El vehiculo para voltear (como se acostumbra) se apaga un motor y deja girando el otro. lo malo viene que al tener que parar por ejemplo el motor izquierdo para que el vehiculo gire a la izquierda, este primero comienza a retroceder (como si se rebobinara) para luego recien para, y en el el caso de seguimiento de una linea esto me sacaria por completo de la linea guia.

Otro duda es que si es que se puede usar estos motores medianos para un seguidor ya que este motor va a tener que parar y avanzar a cada rato y hasta ahora los seguidores de linea que he visto son pequeños, maximo 2 Kg. 

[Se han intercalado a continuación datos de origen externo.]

`src/rtl/norm_seq.sv`:
```
// norm_seq: sequential Euclidean norm of an N-weight signed Q4.5 vector.
// Accumulates the sum of squares one weight per beat, then extracts the
// truncated square root with a restoring one-bit-per-cycle algorithm.
// Optional feature: define NORM_SEQ_SAT_EN to clamp roots above the
// result range to the maximum positive value and raise sat; otherwise
// the root wraps modulo 2^(W-1) and sat stays 0.
module norm_seq #(
  parameter int unsigned N = 20,
  parameter int unsigned W = 10
) (
  input  logic         clk,
  input  logic         rst,
  input  logic         start,
  input  logic         in_valid,
  output logic         in_ready,
  input  logic [W-1:0] in_data,
  output logic         out_valid,
  input  logic         out_ready,
  output logic [W-1:0] result,
  output logic         sat,
  output logic         busy
);

  localparam int unsigned PROD_W  = 2 * W;
  localparam int unsigned ACC_W   = 30;
  localparam int unsigned ROOT_W  = ACC_W / 2;
  localparam int unsigned REM_W   = ROOT_W + 2;
  localparam int unsigned TRIAL_W = REM_W + 3;
  localparam int unsigned CNT_W   = $clog2(N + 1);
  localparam int unsigned ITER_W  = $clog2(ROOT_W);

  typedef enum logic [1:0] {
    IDLE = 2'd0,
    ACC  = 2'd1,
    SQRT = 2'd2,
    DONE = 2'd3
  } state_t;

  state_t              state;
  logic [ACC_W-1:0]    acc;
  logic [CNT_W-1:0]    beat;
  logic [ACC_W-1:0]    rad;
  logic [ROOT_W-1:0]   root;
  logic [REM_W-1:0]    rem;
  logic [ITER_W-1:0]   iter;

  logic signed [W-1:0]      data_s;
  logic signed [PROD_W-1:0] prod_s;
  logic [PROD_W-1:0]        prod;
  logic [ACC_W-1:0]         acc_sum;

  logic [1:0]          lead;
  logic [TRIAL_W-1:0]  trial;
  logic [ROOT_W-1:0]   root_nxt;
  logic [REM_W-1:0]    rem_nxt;
  logic [W-1:0]        res_nxt;
  logic                sat_nxt;

  // Square of the incoming weight; always non-negative so it fits unsigned.
  always_comb begin
    data_s  = in_data;
    prod_s  = data_s * data_s;
    prod    = prod_s;
    acc_sum = acc + ACC_W'(prod);
  end

  // One restoring square-root step on the top radicand digit pair.
  always_comb begin
    lead     = rad[ACC_W-1 -: 2];
    trial    = {1'b0, rem, lead} - {3'b000, root, 2'b01};
    root_nxt = root;
    rem_nxt  = rem;
    if (!trial[TRIAL_W-1]) begin
      rem_nxt  = trial[REM_W-1:0];
      root_nxt = {root[ROOT_W-2:0], 1'b1};
    end else begin
      rem_nxt  = {rem[REM_W-3:0], lead};
      root_nxt = {root[ROOT_W-2:0], 1'b0};
    end
  end

  // Map the final root onto the Q4.5 result range.
`ifdef NORM_SEQ_SAT_EN
  always_comb begin
    sat_nxt = |root_nxt[ROOT_W-1:W-1];
    res_nxt = sat_nxt ? {1'b0, {(W-1){1'b1}}} : {1'b0, root_nxt[W-2:0]};
  end
`else
  always_comb begin
    sat_nxt = 1'b0;
    res_nxt = {1'b0, root_nxt[W-2:0]};
  end
`endif

  // Control FSM with datapath registers and registered handshake outputs.
  always_ff @(posedge clk) begin
    if (rst) begin
      state     <= IDLE;
      acc       <= '0;
      beat      <= '0;
      rad       <= '0;
      root      <= '0;
      rem       <= '0;
      iter      <= '0;
      in_ready  <= 1'b0;
      out_valid <= 1'b0;
      result    <= '0;
      sat       <= 1'b0;
      busy      <= 1'b0;
    end else begin
      case (state)
        IDLE: begin
          if (start) begin
            acc      <= '0;
            beat     <= '0;
            state    <= ACC;
            in_ready <= 1'b1;
            busy     <= 1'b1;
          end
        end
        ACC: begin
          if (in_valid) begin
            acc  <= acc_sum;
            beat <= beat + CNT_W'(1);
            if (beat == CNT_W'(N - 1)) begin
              state    <= SQRT;
              in_ready <= 1'b0;
              rad      <= acc_sum;
              root     <= '0;
              rem      <= '0;
              iter     <= ITER_W'(ROOT_W - 1);
            end
          end
        end
        SQRT: begin
          rad  <= {rad[ACC_W-3:0], 2'b00};
          rem  <= rem_nxt;
          root <= root_nxt;
          iter <= iter - ITER_W'(1);
          if (iter == '0) begin
            state     <= DONE;
            out_valid <= 1'b1;
            result    <= res_nxt;
            sat       <= sat_nxt;
          end
        end
        DONE: begin
          if (out_ready) begin
            state     <= IDLE;
            out_valid <= 1'b0;
            busy      <= 1'b0;
          end
        end
        default: state <= IDLE;
      endcase
    end
  end

endmodule

```
## config.mk

```make
export PLATFORM = sky130hd
export DESIGN_NAME = tmr_scrub_reg
export DESIGN_NICKNAME = d
export VERILOG_FILES = /design/src/rtl/tmr_pkg.sv /design/src/rtl/tmr_voter.sv /design/src/rtl/tmr_scrub_reg.sv
export SDC_FILE = /design/constraint.sdc
export NUM_CORES = 1
export LEC_CHECK = 0
export CELL_PAD_IN_SITES_DETAIL_PLACEMENT = 0
export CELL_PAD_IN_SITES_GLOBAL_PLACEMENT = 2
export CORE_MARGIN = 1.5
export CORE_UTILIZATION = 31
export CTS_CLUSTER_SIZE = 14
export DETAILED_ROUTE_END_ITERATION = 10
export PLACE_DENSITY = 0.89
export SKIP_LAST_GASP = 1
export SYNTH_ARGS = -nofsm -noshare
export SYNTH_HDL_FRONTEND = slang
export SYNTH_HIERARCHICAL = 1
export SYNTH_SLANG_ARGS = --single-unit
```

## constraint.sdc

```tcl
create_clock -name i_clk -period 2.1 [get_ports i_clk]
set_input_delay 0.21 -clock i_clk [delete_from_list [all_inputs] [get_ports i_clk]]
set_output_delay 0.21 -clock i_clk [all_outputs]
set_load 0.02 [all_outputs]
```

El viernes ultimo logramos hacer funcionar la perfectamente la parte de potencia con las tuedas al aire, ayer lunes que retomamos tuvimos unos inconvenientes ya qe el cable se quemo a pesar de ser masomenos grueso y no haber dado problemas antes. que cable deberia usar ya que el motor consume algo de 1.5 A por motor en el aire y el suelo odavia no hemos medido pero tiene que mover algo de 100 Kg. 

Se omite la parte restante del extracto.